EXERCISE
Transcribe the data exactly, stopping after the "XOR/XNOR | 14" line.

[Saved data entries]
###

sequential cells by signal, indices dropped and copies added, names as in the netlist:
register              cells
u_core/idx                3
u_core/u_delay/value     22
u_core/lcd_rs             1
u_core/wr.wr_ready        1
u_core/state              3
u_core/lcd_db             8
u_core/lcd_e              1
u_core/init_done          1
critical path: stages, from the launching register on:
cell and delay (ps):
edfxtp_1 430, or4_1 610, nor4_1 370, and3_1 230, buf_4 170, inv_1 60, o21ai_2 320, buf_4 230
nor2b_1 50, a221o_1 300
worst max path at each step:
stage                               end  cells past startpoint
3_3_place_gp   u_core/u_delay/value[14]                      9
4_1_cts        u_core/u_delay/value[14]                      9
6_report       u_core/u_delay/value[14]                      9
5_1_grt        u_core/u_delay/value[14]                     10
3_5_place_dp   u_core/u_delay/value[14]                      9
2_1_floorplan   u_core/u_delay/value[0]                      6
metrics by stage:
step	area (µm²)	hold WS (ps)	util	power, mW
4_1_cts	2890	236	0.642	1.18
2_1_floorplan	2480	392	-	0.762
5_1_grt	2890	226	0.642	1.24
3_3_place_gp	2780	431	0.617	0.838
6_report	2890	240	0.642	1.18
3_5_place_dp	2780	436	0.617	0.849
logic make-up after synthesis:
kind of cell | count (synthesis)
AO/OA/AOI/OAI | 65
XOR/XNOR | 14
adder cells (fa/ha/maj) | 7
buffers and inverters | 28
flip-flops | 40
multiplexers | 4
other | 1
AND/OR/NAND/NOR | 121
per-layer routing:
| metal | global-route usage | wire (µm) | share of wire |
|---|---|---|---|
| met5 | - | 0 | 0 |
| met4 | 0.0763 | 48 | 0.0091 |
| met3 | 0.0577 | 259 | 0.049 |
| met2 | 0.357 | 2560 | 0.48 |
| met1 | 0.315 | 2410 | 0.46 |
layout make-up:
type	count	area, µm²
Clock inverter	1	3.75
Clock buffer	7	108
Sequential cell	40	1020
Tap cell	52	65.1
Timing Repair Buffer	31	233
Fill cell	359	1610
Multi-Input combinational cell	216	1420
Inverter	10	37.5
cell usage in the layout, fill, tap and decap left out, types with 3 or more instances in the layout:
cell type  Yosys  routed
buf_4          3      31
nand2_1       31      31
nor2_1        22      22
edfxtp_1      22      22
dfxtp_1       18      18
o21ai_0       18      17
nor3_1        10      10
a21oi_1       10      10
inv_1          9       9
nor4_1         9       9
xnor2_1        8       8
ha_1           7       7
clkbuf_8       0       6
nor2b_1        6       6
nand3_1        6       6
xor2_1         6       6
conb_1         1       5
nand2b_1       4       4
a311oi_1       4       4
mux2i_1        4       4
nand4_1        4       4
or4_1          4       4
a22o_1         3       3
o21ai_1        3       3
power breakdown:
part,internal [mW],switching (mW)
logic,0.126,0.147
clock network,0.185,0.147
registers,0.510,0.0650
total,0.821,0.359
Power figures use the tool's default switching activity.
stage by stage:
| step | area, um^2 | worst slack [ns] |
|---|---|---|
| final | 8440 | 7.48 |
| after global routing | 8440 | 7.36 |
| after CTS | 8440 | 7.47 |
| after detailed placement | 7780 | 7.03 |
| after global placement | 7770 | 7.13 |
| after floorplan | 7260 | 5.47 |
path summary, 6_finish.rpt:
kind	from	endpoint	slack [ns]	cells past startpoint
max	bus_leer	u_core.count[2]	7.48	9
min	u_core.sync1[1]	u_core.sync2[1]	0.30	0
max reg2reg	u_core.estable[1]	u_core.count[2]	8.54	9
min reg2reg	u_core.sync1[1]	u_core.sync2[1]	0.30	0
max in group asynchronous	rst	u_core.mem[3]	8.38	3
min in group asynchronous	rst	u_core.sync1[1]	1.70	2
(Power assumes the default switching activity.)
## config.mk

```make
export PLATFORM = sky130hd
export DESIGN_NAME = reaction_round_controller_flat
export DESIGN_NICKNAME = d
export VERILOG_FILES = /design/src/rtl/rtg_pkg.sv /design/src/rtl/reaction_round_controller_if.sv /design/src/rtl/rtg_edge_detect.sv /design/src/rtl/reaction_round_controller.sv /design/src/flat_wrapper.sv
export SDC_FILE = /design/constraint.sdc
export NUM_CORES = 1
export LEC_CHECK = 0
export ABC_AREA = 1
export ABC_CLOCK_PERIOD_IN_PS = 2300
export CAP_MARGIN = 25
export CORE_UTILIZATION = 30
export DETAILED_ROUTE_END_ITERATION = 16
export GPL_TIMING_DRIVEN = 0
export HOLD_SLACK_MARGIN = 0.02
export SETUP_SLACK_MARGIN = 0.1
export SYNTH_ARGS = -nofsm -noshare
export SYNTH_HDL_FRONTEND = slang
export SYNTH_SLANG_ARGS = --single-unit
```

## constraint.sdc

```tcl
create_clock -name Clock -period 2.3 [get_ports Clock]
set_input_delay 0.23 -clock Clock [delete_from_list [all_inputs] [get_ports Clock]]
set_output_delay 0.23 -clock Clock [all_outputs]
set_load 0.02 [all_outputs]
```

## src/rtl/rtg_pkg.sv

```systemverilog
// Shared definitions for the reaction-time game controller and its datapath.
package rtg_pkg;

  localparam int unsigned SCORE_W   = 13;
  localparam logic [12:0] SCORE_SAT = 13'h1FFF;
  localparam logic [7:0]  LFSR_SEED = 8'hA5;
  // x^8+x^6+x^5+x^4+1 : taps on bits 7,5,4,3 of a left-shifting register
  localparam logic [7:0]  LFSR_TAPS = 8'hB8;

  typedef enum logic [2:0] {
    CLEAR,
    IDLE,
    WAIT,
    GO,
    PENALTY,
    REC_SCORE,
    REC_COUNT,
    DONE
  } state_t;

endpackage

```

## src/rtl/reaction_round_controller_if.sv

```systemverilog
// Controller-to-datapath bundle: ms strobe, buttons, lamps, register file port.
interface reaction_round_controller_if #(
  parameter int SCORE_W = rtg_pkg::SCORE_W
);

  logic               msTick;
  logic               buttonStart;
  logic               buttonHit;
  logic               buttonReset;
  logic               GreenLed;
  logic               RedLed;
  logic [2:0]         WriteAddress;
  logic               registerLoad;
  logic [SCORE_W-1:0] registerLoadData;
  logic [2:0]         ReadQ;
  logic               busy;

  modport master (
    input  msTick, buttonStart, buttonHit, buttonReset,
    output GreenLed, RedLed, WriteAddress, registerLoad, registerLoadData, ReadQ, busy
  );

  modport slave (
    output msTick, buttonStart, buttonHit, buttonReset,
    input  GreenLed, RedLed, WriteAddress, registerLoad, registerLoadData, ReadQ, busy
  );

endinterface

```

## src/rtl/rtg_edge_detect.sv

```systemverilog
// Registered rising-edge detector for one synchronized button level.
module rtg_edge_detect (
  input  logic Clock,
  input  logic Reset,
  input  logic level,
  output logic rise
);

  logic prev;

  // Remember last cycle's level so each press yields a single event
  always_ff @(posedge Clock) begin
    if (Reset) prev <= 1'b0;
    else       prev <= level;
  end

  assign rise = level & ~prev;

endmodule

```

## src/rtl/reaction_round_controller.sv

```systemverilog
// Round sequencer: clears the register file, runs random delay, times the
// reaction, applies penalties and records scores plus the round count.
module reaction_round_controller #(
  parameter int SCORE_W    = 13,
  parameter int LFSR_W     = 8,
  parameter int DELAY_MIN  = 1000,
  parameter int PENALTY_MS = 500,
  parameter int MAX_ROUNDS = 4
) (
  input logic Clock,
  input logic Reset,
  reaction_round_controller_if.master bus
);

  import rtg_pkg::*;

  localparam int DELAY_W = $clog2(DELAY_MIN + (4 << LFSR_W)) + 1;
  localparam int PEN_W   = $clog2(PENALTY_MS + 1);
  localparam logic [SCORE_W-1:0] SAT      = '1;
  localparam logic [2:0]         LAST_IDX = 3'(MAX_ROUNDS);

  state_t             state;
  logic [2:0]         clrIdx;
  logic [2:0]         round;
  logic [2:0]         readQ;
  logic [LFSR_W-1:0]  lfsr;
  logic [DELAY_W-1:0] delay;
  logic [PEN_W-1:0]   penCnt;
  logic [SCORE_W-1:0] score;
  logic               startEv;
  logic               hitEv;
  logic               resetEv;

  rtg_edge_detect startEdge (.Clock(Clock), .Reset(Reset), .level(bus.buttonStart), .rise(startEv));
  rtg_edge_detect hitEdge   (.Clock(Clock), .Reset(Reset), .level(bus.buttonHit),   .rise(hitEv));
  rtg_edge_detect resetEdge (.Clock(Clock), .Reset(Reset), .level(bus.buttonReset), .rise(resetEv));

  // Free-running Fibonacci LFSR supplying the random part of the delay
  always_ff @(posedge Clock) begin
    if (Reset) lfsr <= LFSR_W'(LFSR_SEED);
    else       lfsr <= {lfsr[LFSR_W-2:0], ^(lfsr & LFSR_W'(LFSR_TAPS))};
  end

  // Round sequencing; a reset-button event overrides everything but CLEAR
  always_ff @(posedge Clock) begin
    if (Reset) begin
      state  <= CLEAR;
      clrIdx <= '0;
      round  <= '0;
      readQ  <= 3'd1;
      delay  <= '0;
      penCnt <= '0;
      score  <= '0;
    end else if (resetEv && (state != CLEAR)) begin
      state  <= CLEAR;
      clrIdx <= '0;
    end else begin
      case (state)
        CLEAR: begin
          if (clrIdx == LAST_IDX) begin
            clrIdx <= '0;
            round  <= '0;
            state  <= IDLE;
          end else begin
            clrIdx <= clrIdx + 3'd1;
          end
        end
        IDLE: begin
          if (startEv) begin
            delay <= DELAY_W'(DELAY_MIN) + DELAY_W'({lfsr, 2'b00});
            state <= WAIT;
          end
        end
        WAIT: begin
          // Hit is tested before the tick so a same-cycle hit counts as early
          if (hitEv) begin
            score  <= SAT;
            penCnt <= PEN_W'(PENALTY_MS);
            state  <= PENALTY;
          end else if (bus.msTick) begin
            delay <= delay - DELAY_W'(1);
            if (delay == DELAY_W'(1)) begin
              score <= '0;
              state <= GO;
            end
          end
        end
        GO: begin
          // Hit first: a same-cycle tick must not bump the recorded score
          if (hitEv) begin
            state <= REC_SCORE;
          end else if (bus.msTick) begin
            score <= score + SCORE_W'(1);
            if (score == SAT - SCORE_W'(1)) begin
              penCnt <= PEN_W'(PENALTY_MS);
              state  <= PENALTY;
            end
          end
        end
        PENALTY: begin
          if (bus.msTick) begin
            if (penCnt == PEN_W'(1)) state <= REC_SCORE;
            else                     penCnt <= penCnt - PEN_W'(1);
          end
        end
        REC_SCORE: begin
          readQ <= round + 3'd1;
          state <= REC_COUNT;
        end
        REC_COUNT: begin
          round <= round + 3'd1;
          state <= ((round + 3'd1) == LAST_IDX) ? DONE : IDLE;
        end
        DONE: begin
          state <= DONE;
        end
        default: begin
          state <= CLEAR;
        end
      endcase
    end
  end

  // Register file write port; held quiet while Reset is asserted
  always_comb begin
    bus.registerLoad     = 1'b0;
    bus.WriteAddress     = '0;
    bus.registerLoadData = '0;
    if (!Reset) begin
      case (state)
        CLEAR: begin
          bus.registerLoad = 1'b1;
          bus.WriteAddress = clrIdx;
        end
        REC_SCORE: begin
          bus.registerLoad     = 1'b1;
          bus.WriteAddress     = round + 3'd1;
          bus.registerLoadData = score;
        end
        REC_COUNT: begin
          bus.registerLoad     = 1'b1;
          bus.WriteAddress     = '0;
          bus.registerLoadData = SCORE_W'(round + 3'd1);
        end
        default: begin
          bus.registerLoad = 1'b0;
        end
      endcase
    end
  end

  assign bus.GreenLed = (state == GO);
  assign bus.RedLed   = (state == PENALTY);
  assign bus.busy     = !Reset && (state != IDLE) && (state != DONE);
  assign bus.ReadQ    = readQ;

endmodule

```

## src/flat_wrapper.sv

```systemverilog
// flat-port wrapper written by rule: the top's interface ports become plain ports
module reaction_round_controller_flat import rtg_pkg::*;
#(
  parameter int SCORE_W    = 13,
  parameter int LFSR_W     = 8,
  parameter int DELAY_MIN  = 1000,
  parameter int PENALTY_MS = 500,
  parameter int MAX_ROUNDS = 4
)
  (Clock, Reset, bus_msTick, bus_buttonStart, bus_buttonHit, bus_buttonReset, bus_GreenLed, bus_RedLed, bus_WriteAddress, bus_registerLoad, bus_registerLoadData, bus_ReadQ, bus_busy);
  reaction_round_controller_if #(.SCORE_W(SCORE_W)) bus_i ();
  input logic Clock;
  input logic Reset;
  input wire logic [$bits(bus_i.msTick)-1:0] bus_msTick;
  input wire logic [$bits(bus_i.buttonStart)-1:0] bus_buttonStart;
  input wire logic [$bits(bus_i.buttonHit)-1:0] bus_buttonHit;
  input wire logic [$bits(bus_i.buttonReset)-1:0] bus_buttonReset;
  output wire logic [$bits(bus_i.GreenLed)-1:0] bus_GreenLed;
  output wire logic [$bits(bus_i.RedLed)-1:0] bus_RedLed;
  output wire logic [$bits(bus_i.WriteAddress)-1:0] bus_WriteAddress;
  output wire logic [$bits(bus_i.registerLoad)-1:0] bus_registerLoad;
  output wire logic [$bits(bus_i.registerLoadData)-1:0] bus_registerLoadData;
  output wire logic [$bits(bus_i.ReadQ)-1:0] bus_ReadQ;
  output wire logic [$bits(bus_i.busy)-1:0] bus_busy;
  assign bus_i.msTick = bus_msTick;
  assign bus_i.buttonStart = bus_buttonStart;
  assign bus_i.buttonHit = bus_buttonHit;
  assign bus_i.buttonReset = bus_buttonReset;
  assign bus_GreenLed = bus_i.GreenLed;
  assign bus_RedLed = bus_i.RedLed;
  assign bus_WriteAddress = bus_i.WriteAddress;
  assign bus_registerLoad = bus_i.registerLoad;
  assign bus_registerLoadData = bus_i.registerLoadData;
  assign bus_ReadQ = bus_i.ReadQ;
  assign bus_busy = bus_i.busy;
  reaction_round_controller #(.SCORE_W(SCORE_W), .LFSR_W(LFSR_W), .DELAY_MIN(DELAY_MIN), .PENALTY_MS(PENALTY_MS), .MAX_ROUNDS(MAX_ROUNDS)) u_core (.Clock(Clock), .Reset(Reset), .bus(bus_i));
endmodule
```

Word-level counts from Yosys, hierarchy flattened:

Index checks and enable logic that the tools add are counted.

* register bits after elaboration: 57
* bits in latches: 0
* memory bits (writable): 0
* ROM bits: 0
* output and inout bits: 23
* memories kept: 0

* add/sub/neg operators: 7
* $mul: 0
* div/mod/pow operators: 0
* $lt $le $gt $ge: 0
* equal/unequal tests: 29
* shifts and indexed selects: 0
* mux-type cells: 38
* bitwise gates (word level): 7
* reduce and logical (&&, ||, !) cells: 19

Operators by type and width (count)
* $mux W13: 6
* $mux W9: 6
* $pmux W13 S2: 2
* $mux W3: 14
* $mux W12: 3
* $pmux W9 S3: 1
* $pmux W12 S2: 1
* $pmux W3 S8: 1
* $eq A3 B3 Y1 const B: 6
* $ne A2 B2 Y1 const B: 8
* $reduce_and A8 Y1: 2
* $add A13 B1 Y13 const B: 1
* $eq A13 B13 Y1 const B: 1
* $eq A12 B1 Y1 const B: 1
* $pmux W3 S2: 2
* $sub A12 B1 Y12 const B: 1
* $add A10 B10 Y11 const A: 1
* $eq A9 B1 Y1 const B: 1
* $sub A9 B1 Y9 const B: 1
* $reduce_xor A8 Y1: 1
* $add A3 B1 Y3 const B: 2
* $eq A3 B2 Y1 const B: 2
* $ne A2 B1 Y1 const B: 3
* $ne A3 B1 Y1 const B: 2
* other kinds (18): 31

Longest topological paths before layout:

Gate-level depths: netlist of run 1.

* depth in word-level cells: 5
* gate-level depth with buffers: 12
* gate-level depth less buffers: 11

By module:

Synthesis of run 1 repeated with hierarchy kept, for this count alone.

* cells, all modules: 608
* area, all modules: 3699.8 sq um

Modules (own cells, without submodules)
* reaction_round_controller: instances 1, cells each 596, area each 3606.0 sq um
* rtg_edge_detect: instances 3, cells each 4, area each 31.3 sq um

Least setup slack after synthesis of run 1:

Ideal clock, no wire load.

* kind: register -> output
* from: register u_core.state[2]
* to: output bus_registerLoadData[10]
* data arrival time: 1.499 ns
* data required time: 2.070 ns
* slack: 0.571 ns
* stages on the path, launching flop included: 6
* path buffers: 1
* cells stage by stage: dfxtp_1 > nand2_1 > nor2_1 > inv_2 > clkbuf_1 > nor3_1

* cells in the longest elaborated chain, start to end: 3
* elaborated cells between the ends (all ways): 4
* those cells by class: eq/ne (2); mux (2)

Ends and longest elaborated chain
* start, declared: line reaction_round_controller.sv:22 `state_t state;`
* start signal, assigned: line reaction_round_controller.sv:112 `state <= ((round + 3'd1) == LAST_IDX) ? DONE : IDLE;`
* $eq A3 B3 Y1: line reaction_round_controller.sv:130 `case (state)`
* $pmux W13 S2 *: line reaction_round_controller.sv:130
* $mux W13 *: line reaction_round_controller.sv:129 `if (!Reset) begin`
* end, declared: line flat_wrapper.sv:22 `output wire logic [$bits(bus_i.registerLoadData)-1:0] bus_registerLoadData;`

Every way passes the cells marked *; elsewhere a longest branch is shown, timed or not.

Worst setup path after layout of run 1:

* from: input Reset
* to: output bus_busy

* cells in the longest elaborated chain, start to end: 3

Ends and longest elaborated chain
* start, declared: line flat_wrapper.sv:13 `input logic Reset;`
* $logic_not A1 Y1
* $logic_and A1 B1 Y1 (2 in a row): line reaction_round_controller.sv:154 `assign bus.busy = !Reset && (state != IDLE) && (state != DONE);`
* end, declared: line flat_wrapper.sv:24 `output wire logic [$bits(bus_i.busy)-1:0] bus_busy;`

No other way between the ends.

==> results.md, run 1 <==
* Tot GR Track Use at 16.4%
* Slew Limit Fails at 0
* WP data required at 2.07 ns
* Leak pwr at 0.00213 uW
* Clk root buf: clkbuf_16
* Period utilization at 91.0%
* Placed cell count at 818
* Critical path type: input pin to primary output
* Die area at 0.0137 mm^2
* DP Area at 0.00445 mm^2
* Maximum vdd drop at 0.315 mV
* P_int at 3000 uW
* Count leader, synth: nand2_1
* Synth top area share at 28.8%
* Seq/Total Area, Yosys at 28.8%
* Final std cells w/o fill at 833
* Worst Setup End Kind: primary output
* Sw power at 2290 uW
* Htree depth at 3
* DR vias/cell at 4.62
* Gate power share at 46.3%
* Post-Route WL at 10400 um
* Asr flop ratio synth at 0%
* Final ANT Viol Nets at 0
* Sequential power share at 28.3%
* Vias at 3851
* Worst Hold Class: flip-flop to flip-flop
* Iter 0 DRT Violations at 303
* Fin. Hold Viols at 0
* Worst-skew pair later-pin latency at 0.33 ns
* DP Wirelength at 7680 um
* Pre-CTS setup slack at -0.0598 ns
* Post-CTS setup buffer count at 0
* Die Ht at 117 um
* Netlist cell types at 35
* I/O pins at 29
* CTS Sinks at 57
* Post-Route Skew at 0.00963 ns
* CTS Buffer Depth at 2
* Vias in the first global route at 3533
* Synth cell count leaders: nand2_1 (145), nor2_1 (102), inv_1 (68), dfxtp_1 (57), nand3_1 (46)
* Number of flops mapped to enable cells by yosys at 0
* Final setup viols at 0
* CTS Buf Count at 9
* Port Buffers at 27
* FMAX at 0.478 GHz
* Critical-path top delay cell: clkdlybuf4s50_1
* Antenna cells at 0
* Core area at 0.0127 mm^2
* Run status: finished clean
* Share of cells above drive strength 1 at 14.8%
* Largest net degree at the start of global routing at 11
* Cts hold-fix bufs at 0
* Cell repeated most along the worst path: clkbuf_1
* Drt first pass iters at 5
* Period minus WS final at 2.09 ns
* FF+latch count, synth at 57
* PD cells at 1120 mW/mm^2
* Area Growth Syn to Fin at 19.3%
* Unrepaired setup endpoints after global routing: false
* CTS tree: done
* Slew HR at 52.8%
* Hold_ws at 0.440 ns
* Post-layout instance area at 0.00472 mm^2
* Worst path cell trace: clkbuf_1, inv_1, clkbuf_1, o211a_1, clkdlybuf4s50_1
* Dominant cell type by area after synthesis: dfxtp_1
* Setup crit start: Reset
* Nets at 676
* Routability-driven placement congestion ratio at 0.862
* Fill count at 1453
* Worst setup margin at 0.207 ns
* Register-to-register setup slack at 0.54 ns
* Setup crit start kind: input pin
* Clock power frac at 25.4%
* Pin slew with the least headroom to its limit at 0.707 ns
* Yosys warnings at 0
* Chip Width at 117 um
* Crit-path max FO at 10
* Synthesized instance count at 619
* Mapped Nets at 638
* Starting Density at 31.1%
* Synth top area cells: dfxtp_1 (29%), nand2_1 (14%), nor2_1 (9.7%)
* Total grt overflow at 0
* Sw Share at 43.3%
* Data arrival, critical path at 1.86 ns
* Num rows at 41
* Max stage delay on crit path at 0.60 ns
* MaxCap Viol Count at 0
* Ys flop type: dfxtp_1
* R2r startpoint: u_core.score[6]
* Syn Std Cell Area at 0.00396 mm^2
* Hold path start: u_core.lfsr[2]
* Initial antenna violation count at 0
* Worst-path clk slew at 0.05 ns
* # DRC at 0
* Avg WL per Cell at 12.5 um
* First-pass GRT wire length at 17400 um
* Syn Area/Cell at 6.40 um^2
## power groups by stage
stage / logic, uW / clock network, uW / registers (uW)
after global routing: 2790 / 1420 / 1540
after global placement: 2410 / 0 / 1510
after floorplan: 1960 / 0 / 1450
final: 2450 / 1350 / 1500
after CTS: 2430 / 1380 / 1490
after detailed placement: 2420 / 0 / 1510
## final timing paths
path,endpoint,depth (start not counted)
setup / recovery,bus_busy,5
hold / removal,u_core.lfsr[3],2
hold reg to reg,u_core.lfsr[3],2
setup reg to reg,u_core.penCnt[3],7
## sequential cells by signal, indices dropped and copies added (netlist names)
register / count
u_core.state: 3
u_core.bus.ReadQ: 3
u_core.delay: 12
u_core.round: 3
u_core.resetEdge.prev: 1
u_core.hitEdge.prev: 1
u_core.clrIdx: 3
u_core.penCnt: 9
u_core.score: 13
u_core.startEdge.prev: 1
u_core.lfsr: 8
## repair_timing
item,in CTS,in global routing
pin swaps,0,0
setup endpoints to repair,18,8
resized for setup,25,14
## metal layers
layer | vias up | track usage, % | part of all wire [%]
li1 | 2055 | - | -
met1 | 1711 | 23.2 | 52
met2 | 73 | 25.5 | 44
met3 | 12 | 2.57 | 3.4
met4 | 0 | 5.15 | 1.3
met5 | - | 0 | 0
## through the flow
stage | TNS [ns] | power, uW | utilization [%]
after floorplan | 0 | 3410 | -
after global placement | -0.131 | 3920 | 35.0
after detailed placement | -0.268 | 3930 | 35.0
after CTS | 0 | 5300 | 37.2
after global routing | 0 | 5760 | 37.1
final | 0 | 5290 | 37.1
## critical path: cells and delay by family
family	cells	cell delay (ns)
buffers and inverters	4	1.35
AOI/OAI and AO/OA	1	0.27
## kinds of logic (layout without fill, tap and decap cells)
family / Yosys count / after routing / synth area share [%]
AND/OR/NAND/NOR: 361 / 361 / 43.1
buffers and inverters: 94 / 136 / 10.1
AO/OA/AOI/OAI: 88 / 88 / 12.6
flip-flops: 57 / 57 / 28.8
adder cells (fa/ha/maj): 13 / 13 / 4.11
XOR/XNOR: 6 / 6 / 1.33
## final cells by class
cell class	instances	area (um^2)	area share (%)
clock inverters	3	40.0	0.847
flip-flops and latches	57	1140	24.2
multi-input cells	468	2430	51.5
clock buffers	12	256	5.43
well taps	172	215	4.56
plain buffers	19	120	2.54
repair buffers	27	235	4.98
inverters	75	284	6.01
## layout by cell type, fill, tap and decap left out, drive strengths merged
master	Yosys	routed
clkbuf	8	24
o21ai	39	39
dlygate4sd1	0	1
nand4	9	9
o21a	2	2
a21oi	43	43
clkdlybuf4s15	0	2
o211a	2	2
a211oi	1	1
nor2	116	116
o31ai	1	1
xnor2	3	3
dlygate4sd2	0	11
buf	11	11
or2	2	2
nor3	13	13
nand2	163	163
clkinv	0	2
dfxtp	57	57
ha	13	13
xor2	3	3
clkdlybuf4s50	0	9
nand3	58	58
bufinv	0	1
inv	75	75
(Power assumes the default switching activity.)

###

EXPECTED ANSWER
sequential cells by signal, indices dropped and copies added, names as in the netlist:
register              cells
u_core/idx                3
u_core/u_delay/value     22
u_core/lcd_rs             1
u_core/wr.wr_ready        1
u_core/state              3
u_core/lcd_db             8
u_core/lcd_e              1
u_core/init_done          1
critical path: stages, from the launching register on:
cell and delay (ps):
edfxtp_1 430, or4_1 610, nor4_1 370, and3_1 230, buf_4 170, inv_1 60, o21ai_2 320, buf_4 230
nor2b_1 50, a221o_1 300
worst max path at each step:
stage                               end  cells past startpoint
3_3_place_gp   u_core/u_delay/value[14]                      9
4_1_cts        u_core/u_delay/value[14]                      9
6_report       u_core/u_delay/value[14]                      9
5_1_grt        u_core/u_delay/value[14]                     10
3_5_place_dp   u_core/u_delay/value[14]                      9
2_1_floorplan   u_core/u_delay/value[0]                      6
metrics by stage:
step	area (µm²)	hold WS (ps)	util	power, mW
4_1_cts	2890	236	0.642	1.18
2_1_floorplan	2480	392	-	0.762
5_1_grt	2890	226	0.642	1.24
3_3_place_gp	2780	431	0.617	0.838
6_report	2890	240	0.642	1.18
3_5_place_dp	2780	436	0.617	0.849
logic make-up after synthesis:
kind of cell | count (synthesis)
AO/OA/AOI/OAI | 65
XOR/XNOR | 14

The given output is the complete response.